### What to produce
Wherever the line with "XOR/XNOR | 485 | 4.04" sits in the listing below, transcribe from it up to and including the line with "run 6 against", exactly, and leave the remaining lines out.
---
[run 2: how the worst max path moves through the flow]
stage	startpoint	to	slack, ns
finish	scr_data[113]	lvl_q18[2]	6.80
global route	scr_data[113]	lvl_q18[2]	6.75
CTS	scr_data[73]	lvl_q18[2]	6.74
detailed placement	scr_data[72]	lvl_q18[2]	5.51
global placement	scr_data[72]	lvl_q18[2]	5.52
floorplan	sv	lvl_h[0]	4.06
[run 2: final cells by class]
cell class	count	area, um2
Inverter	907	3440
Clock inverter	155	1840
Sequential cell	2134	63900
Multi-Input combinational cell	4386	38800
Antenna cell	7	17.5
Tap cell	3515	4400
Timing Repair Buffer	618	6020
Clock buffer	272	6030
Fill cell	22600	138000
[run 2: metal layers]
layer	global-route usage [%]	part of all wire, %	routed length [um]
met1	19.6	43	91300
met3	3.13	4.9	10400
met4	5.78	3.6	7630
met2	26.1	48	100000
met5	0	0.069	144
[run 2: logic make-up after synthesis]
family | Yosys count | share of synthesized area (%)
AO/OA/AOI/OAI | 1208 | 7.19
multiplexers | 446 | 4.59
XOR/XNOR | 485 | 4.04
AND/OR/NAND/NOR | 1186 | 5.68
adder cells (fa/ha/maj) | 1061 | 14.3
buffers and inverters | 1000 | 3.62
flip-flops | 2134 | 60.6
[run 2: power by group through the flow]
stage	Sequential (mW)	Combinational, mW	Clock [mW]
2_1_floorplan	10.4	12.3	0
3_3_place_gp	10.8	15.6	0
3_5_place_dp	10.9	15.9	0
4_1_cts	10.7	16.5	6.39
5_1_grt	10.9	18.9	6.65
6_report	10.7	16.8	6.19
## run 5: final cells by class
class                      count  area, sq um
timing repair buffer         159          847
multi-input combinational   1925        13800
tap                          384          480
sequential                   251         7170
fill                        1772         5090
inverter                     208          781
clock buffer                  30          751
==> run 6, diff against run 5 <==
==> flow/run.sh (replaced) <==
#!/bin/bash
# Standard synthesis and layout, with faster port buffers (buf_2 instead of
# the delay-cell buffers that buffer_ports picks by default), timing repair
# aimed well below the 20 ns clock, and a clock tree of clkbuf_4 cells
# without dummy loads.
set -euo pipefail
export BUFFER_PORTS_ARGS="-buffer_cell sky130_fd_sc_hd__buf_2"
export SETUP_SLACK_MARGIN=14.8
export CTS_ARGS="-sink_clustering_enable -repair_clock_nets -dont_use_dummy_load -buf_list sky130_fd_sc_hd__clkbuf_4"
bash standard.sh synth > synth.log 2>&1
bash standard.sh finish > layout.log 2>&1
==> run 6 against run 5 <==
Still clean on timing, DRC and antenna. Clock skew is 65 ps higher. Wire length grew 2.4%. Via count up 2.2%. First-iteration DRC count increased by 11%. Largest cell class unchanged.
This design comes from an exercise in tuning for small area, a short achievable clock period and few clock cycles per item on the open sky130 flow, not from production work. Function was not checked in any run shown here: the RTL went through the layout flow alone.

===== design.v =====
module stream_filter (
    input  wire        clk,
    input  wire        rst,          
    input  wire        cfg_we,
    input  wire [31:0] cfg_wdata,
    output wire [31:0] cfg_rdata,
    output reg         cfg_err,
    input  wire        in_valid,
    input  wire [31:0] in_data,
    output wire        in_ready,
    output reg         out_valid,
    output reg  [31:0] out_val,
    output reg         out_emit
);
    localparam [2:0] F_NONE = 3'd0,
                     F_AVG  = 3'd1,
                     F_MED3 = 3'd2,
                     F_IIR  = 3'd3;
    localparam NST = 4;
    function integer nsteps(input integer s);
        nsteps = 8;
    endfunction
    function [37:0] add38(input [37:0] a, input [37:0] b, input ci);
        reg c;
        integer i;
        begin
            c = ci;
            for (i = 0; i < 38; i = i + 1) begin
                add38[i] = a[i] ^ b[i] ^ c;
                c = (a[i] & b[i]) | (a[i] & c) | (b[i] & c);
            end
        end
    endfunction
    function ge32(input [31:0] a, input [31:0] b);
        reg [31:0] p, q;
        reg c;
        integer i;
        begin
            p = a ^ 32'h8000_0000;
            q = ~(b ^ 32'h8000_0000);
            c = 1'b1;
            for (i = 0; i < 32; i = i + 1)
                c = (p[i] & q[i]) | (p[i] & c) | (q[i] & c);
            ge32 = c;
        end
    endfunction
    reg [2:0] filter;
    reg [6:0] param;
    reg [7:0] decim;
    reg       bat_en;
    reg       policy;
    assign cfg_rdata = {6'd0, policy, bat_en, decim, 1'b0, param, 5'd0, filter};
    wire [2:0] w_filter = cfg_wdata[2:0];
    wire [6:0] w_param  = cfg_wdata[14:8];
    wire [7:0] w_decim  = cfg_wdata[23:16];
    wire p_zero  = (w_param == 7'd0);
    wire p_avg   = w_param[6] ? (w_param[5:0] == 6'd0) : (w_param[5:1] != 5'd0);
    wire p_iir   = (w_param[6:4] == 3'd0) && !p_zero;
    wire w_ok    = (w_decim != 8'd0) && !w_filter[2] &&
                   (w_filter[0] ? (w_filter[1] ? p_iir : p_avg) : p_zero);
    wire cfg_take = cfg_we && w_ok;
    always @(posedge clk) begin
        if (rst) begin
            filter  <= F_NONE;
            param   <= 7'd0;
            decim   <= 8'd1;
            bat_en  <= 1'b0;
            policy  <= 1'b0;
            cfg_err <= 1'b0;
        end else begin
            cfg_err <= cfg_we && !w_ok;
            if (cfg_take) begin
                filter <= w_filter;
                param  <= w_param;
                decim  <= w_decim;
                bat_en <= cfg_wdata[24];
                policy <= cfg_wdata[25];
            end
        end
    end
    reg       f_avg, f_med, f_iir;
    reg [5:0] ring_m;                
    reg [6:0] cap;                   
    reg [3:0] kk;                    
    reg [7:0] dm1;                   
    always @(posedge clk) begin
        f_avg  <= (filter == F_AVG);
        f_med  <= (filter == F_MED3);
        f_iir  <= (filter == F_IIR);
        ring_m <= (filter == F_AVG) ? param[5:0] - 6'd1 : (filter == F_MED3) ? 6'd3 : 6'd0;
        cap    <= (filter == F_AVG) ? param : 7'd3;
        kk     <= param[3:0];
        dm1    <= decim - 8'd1;
    end
    reg  [5:0] rot;                  
    reg        nrdy;                 
    reg        rdy_o;                
    assign in_ready = rdy_o;
    wire take = in_valid && !nrdy;   
    reg  [31:0] r0;
    reg  [31:0] s1  [0:0];
    reg  [31:0] s2  [0:1];
    reg  [31:0] s4  [0:3];
    reg  [31:0] s8  [0:7];
    reg  [31:0] s16 [0:15];
    reg  [31:0] s32 [0:31];
    wire [31:0] o1 = ring_m[0] ? s1[0]   : r0;
    wire [31:0] o2 = ring_m[1] ? s2[1]   : o1;
    wire [31:0] o3 = ring_m[2] ? s4[3]   : o2;
    wire [31:0] o4 = ring_m[3] ? s8[7]   : o3;
    wire [31:0] o5 = ring_m[4] ? s16[15] : o4;
    wire [31:0] o6 = ring_m[5] ? s32[31] : o5;    
    integer i;
    always @(posedge clk) begin
        r0     <= take ? in_data : o6;
        s1[0]  <= r0;
        s2[0]  <= o1;
        s4[0]  <= o2;
        s8[0]  <= o3;
        s16[0] <= o4;
        s32[0] <= o5;
        s2[1]  <= s2[0];
        for (i = 1; i < 4;  i = i + 1) s4[i]  <= s4[i-1];
        for (i = 1; i < 8;  i = i + 1) s8[i]  <= s8[i-1];
        for (i = 1; i < 16; i = i + 1) s16[i] <= s16[i-1];
        for (i = 1; i < 32; i = i + 1) s32[i] <= s32[i-1];
    end
    reg clr;                         
    wire [5:0] rot_nxt = (take || rot >= ring_m) ? 6'd0 : rot + 6'd1;
    wire       rdy_nxt = (rot_nxt == 6'd0);
    always @(posedge clk) begin
        if (rst || cfg_take || clr) begin
            rot   <= 6'd0;
            nrdy  <= 1'b0;
            rdy_o <= 1'b1;
        end else begin
            rot   <= rot_nxt;
            nrdy  <= !rdy_nxt;
            rdy_o <= rdy_nxt;
        end
    end
    reg                v1;           
    reg  [6:0]         ncnt;         
    reg  [37:0]        acc;          
    reg  [7:0]         dcnt;         
    reg                bc;           
    always @(posedge clk) begin
        if (rst)
            v1 <= 1'b0;
        else
            v1 <= take;
        clr <= rst || cfg_take;
    end
    wire [31:0] x     = r0;
    wire [37:0] x38   = {{6{x[31]}}, x};
    wire        full  = (ncnt == cap);
    wire        first = (ncnt == 7'd1);
    wire [37:0] sum   = add38(x38, acc ^ {38{f_iir}}, f_iir);
    wire [31:0] drop  = full ? o6 : 32'd0;
    wire [37:0] part  = add38(sum, ~{{6{drop[31]}}, drop}, 1'b1);
    wire [3:0]  sh    = first ? 4'd0 : kk;
    wire [32:0] st0   = sum[32:0];
    wire [32:0] st1   = sh[0] ? {st0[32],      st0[32:1]} : st0;
    wire [32:0] st2   = sh[1] ? {{2{st1[32]}}, st1[32:2]} : st1;
    wire [32:0] st3   = sh[2] ? {{4{st2[32]}}, st2[32:4]} : st2;
    wire [32:0] st4   = sh[3] ? {{8{st3[32]}}, st3[32:8]} : st3;
    wire [37:0] iir   = add38(acc, {{5{st4[32]}}, st4}, 1'b0);
    wire [31:0] b  = s1[0];
    wire [31:0] c  = s2[0];
    wire        ab = ge32(x, b);
    wire        ac = ge32(x, c);
    wire        lt2 = (ncnt[6:2] == 5'd0) && !(ncnt[1] && ncnt[0]);    
    wire [31:0] med = (!f_med || lt2 || ab != ac) ? x : (bc == ab) ? b : c;
    wire [37:0] num = f_avg ? sum : f_iir ? {{6{iir[31]}}, iir[31:0]} : {{6{med[31]}}, med};
    wire [6:0]  den = f_avg ? ncnt : 7'd1;
    wire emit_now = (dcnt == dm1);
    always @(posedge clk) begin
        if (clr) begin
            ncnt <= 7'd1;
            acc  <= 38'd0;
            dcnt <= 8'd0;
        end else if (v1) begin
            if (!full)
                ncnt <= ncnt + 7'd1;
            acc  <= f_iir ? iir : part;
            dcnt <= emit_now ? 8'd0 : dcnt + 8'd1;
        end
        if (v1)
            bc <= ab;
    end
    function [37:0] steps;           
        input [5:0]  rem;
        input [31:0] w;              
        input [6:0]  nb;             
        input integer k;
        reg   [6:0]  t, d;
        reg   [7:0]  cy;
        integer j, i;
        begin
            for (j = 0; j < k; j = j + 1) begin
                t     = {rem, w[31]};
                cy[0] = 1'b1;
                for (i = 0; i < 7; i = i + 1) begin
                    d[i]    = t[i] ^ nb[i] ^ cy[i];
                    cy[i+1] = (t[i] & nb[i]) | (t[i] & cy[i]) | (nb[i] & cy[i]);
                end
                w   = {w[30:0], cy[7]};
                rem = cy[7] ? d[5:0] : t[5:0];
            end
            steps = {rem, w};
        end
    endfunction
    reg        dv [1:NST];
    reg  [5:0] dr [1:NST];
    reg [31:0] dw [1:NST];
    reg  [6:0] dn [1:NST];
    reg        dg [1:NST];           
    reg        de [1:NST];           
    always @(posedge clk) begin
        if (rst)
            dv[1] <= 1'b0;
        else
            dv[1] <= v1;
        {dr[1], dw[1]} <= num ^ {38{num[37]}};
        dn[1] <= ~den;
        dg[1] <= num[37];
        de[1] <= emit_now && bat_en;
    end
    genvar g;
    generate
        for (g = 2; g <= NST; g = g + 1) begin : stage
            wire [37:0] s = steps(dr[g-1], dw[g-1], dn[g-1], nsteps(g-1));
            always @(posedge clk) begin
                if (rst)
                    dv[g] <= 1'b0;
                else
                    dv[g] <= dv[g-1];
                {dr[g], dw[g]} <= s;
                dn[g] <= dn[g-1];
                dg[g] <= dg[g-1];
                de[g] <= de[g-1];
            end
        end
    endgenerate
    wire [37:0] sl  = steps(dr[NST], dw[NST], dn[NST], nsteps(NST));
    wire [31:0] q   = sl[31:0];
    wire        c1  = ({1'b0, sl[37:32]} + 7'd1 == ~dn[NST]);    
    wire        inc = dg[NST] && !c1;
    wire [31:0] qx  = q ^ {32{dg[NST]}};
    reg  [31:0] pre;                 
    reg  [31:0] pt [0:5];
    integer lv, k;
    always @(*) begin
        pt[0] = {qx[30:0], 1'b1};
        for (lv = 0; lv < 5; lv = lv + 1)
            for (k = 0; k < 32; k = k + 1)
                pt[lv+1][k] = (k >= (1 << lv)) ? pt[lv][k] & pt[lv][k - (1 << lv)] : pt[lv][k];
        pre = pt[5];
    end
    wire [31:0] res = qx ^ (pre & {32{inc}});
    always @(posedge clk) begin
        if (rst) begin
            out_valid <= 1'b0;
            out_val   <= 32'd0;
            out_emit  <= 1'b0;
        end else begin
            out_valid <= dv[NST];
            out_emit  <= dv[NST] && de[NST];
            if (dv[NST])
                out_val <= res;
        end
    end
endmodule
From an optimization exercise on the open Yosys and OpenROAD flow, aimed at small area and a short achievable clock period; shortcuts taken in it are not production practice. Where RTL was checked, it was by simulation tests only, not by an equivalence proof against the original. The RTL of run 2 was laid out without a check of its function.

==> flow/design.v (outline; a module is shown in full before it is edited, if it fits) <==
// module lane_fma: 2561 lines
module lane_fma (
    input  wire        clk,
    input  wire        rst,
    input  wire        in_valid,
    input  wire [2:0]  in_op,
    input  wire [1:0]  in_mod,
    input  wire [31:0] in_a,
    input  wire [31:0] in_b,
    input  wire [31:0] in_c,
    output reg         out_valid,
    output reg  [31:0] out_res,
    output reg         out_clamp,
    output reg         out_bad
);
  // ...
==> flow/run.sh <==
#!/bin/bash
# synth_recipe.tcl (not shown) runs the flow's synth.tcl, then flattens the netlist and writes it again
# the make line also repeats each setting of config.mk as NAME=value (left out here)
make -C /OpenROAD-flow-scripts/flow DESIGN_CONFIG=/design/flow/config.mk WORK_HOME=/design/flow/orfs CLKGATE_MAP_FILE= SYNTH_SCRIPT=/design/flow/synth_recipe.tcl finish
==> flow/config.mk <==
export PLATFORM = sky130hd
export DESIGN_NAME = lane_fma
export DESIGN_NICKNAME = lane_fma
export VERILOG_FILES = /design/flow/design.v
export SDC_FILE = /design/flow/constraint.sdc
export NUM_CORES = 4
export LEC_CHECK = 0
export ABC_AREA = 1
export CAP_MARGIN = 20
export CORE_MARGIN = 2
export CORE_UTILIZATION = 55
export SETUP_SLACK_MARGIN = 5
export SLEW_MARGIN = 20
==> flow/constraint.sdc <==
create_clock -name core_clock -period 11.0 [get_ports {clk}]
set_input_delay 2.2000 -clock core_clock [delete_from_list [all_inputs] [get_ports {clk}]]
set_output_delay 2.2000 -clock core_clock [all_outputs]
set_load 0.01 [all_outputs]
---
### Completed task
XOR/XNOR | 485 | 4.04
AND/OR/NAND/NOR | 1186 | 5.68
adder cells (fa/ha/maj) | 1061 | 14.3
buffers and inverters | 1000 | 3.62
flip-flops | 2134 | 60.6
[run 2: power by group through the flow]
stage	Sequential (mW)	Combinational, mW	Clock [mW]
2_1_floorplan	10.4	12.3	0
3_3_place_gp	10.8	15.6	0
3_5_place_dp	10.9	15.9	0
4_1_cts	10.7	16.5	6.39
5_1_grt	10.9	18.9	6.65
6_report	10.7	16.8	6.19
## run 5: final cells by class
class                      count  area, sq um
timing repair buffer         159          847
multi-input combinational   1925        13800
tap                          384          480
sequential                   251         7170
fill                        1772         5090
inverter                     208          781
clock buffer                  30          751
==> run 6, diff against run 5 <==
==> flow/run.sh (replaced) <==
#!/bin/bash
# Standard synthesis and layout, with faster port buffers (buf_2 instead of
# the delay-cell buffers that buffer_ports picks by default), timing repair
# aimed well below the 20 ns clock, and a clock tree of clkbuf_4 cells
# without dummy loads.
set -euo pipefail
export BUFFER_PORTS_ARGS="-buffer_cell sky130_fd_sc_hd__buf_2"
export SETUP_SLACK_MARGIN=14.8
export CTS_ARGS="-sink_clustering_enable -repair_clock_nets -dont_use_dummy_load -buf_list sky130_fd_sc_hd__clkbuf_4"
bash standard.sh synth > synth.log 2>&1
bash standard.sh finish > layout.log 2>&1
==> run 6 against run 5 <==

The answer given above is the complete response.